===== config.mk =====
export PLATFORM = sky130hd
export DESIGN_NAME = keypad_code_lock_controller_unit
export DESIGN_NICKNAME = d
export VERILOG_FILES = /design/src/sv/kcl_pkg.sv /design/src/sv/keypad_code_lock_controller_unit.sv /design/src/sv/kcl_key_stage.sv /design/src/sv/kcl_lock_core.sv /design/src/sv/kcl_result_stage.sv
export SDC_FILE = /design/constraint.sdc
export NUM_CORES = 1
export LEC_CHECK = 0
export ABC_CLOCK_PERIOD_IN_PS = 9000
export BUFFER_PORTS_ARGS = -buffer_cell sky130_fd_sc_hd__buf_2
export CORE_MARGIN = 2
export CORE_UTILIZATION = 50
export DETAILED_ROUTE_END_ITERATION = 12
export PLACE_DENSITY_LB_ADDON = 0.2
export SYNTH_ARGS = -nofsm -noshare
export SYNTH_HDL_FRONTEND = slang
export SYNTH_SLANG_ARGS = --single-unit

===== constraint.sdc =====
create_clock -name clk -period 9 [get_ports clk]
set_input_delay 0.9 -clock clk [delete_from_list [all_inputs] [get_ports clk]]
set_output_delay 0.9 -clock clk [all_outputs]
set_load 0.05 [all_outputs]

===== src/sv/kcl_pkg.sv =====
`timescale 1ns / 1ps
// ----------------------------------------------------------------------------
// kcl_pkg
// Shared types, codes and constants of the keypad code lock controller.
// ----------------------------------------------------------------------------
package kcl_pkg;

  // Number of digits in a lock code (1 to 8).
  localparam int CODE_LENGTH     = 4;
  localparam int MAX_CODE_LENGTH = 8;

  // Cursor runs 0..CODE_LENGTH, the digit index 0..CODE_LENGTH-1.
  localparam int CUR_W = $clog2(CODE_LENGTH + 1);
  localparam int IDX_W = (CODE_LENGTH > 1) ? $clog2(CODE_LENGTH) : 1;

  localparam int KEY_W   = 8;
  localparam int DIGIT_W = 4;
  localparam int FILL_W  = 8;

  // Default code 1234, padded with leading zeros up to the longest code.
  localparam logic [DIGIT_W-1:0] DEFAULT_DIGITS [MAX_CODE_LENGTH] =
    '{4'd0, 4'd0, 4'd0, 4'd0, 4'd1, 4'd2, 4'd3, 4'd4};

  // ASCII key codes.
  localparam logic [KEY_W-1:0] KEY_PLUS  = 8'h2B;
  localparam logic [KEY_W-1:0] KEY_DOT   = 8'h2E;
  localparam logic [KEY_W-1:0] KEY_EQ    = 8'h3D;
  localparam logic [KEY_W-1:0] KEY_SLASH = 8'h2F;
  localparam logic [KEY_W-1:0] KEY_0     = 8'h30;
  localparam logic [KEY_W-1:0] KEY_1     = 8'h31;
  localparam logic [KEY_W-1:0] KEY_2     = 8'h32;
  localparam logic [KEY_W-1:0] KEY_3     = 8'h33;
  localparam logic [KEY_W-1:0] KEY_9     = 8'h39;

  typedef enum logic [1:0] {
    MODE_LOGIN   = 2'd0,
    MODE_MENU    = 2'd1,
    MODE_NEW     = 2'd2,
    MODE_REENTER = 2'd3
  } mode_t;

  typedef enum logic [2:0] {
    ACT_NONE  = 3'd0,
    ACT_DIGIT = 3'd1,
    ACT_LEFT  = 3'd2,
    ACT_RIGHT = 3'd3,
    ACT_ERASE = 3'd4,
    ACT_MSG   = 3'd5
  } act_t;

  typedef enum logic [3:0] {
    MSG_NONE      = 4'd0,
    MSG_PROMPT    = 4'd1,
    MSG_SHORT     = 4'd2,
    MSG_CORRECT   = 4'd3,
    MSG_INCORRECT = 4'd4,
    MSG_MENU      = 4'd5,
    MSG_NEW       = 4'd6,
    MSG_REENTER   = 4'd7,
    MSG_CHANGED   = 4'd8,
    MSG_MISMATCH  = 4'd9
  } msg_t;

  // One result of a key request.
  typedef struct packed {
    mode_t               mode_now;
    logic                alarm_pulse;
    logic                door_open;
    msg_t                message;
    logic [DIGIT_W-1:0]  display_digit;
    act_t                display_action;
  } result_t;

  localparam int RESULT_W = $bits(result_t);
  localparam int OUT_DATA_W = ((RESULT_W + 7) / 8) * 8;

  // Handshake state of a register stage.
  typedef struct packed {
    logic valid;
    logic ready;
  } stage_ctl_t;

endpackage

────

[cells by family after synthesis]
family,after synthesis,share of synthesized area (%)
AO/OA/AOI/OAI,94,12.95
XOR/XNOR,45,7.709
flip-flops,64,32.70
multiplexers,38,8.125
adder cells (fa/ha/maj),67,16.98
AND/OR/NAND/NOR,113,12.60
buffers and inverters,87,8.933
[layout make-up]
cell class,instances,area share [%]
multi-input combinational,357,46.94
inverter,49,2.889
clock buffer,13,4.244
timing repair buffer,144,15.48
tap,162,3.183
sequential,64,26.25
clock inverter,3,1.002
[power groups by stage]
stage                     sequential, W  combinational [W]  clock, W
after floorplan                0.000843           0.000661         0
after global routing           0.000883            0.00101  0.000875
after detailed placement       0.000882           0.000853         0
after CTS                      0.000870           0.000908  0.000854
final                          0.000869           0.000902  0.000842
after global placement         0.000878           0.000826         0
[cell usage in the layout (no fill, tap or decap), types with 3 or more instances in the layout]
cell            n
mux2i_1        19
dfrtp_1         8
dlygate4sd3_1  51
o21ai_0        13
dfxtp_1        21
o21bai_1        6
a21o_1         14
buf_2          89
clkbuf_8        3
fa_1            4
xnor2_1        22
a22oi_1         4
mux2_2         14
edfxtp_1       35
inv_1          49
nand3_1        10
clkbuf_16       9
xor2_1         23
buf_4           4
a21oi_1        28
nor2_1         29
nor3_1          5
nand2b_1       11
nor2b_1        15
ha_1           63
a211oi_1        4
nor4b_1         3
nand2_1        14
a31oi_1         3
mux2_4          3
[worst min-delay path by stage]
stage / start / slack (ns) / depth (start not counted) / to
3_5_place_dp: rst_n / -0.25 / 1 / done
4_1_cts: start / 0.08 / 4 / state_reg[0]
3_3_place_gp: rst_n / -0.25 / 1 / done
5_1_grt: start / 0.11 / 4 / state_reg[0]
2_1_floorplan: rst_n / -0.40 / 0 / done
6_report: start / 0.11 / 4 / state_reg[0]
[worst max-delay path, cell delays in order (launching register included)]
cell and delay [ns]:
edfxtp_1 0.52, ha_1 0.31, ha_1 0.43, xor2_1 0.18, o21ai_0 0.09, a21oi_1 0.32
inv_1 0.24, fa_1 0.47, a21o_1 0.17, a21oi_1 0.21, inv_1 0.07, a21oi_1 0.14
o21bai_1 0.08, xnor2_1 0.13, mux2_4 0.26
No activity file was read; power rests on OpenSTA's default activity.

────

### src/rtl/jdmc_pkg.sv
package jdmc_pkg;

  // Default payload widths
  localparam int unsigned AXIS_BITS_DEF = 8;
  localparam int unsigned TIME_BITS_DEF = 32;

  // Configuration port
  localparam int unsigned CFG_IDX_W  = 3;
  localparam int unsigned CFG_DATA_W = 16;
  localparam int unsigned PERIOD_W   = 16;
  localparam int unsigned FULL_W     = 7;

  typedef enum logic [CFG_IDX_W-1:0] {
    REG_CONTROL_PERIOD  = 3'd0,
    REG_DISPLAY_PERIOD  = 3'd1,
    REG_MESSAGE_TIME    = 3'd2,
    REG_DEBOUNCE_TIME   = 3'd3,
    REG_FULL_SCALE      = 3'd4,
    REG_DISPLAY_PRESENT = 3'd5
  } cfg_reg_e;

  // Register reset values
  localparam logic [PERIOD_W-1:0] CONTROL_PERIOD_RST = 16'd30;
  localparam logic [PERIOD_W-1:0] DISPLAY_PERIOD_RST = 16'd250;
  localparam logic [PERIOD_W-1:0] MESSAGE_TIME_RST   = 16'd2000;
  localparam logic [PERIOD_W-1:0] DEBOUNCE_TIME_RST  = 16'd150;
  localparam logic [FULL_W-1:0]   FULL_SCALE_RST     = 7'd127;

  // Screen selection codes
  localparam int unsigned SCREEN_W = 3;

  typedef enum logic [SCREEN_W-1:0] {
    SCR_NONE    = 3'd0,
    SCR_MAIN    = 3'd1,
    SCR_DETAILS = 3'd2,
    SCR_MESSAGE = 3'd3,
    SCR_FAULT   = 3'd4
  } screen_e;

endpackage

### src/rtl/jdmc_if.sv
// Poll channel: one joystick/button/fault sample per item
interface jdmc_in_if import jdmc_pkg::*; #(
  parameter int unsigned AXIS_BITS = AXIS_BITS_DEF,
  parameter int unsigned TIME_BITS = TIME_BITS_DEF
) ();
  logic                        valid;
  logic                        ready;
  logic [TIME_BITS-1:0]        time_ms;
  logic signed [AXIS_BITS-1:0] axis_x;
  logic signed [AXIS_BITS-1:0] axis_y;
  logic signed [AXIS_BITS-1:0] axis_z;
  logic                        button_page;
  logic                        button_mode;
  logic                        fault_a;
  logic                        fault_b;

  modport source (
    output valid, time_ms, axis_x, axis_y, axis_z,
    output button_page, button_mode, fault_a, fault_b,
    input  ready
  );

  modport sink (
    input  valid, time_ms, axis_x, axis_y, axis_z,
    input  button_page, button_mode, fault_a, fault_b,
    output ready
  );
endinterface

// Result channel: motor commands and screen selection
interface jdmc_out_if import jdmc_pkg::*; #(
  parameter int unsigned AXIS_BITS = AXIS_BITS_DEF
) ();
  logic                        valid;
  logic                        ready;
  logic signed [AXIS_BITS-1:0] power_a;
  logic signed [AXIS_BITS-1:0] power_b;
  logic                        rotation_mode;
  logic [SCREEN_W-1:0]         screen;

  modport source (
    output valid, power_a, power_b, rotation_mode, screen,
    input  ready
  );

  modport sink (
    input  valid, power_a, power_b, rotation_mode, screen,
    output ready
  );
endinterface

────

- [Work request] Check each line of the data above, and please copy the ones in which the string "combinational" occurs.

- [Expected output]
multi-input combinational,357,46.94
stage                     sequential, W  combinational [W]  clock, W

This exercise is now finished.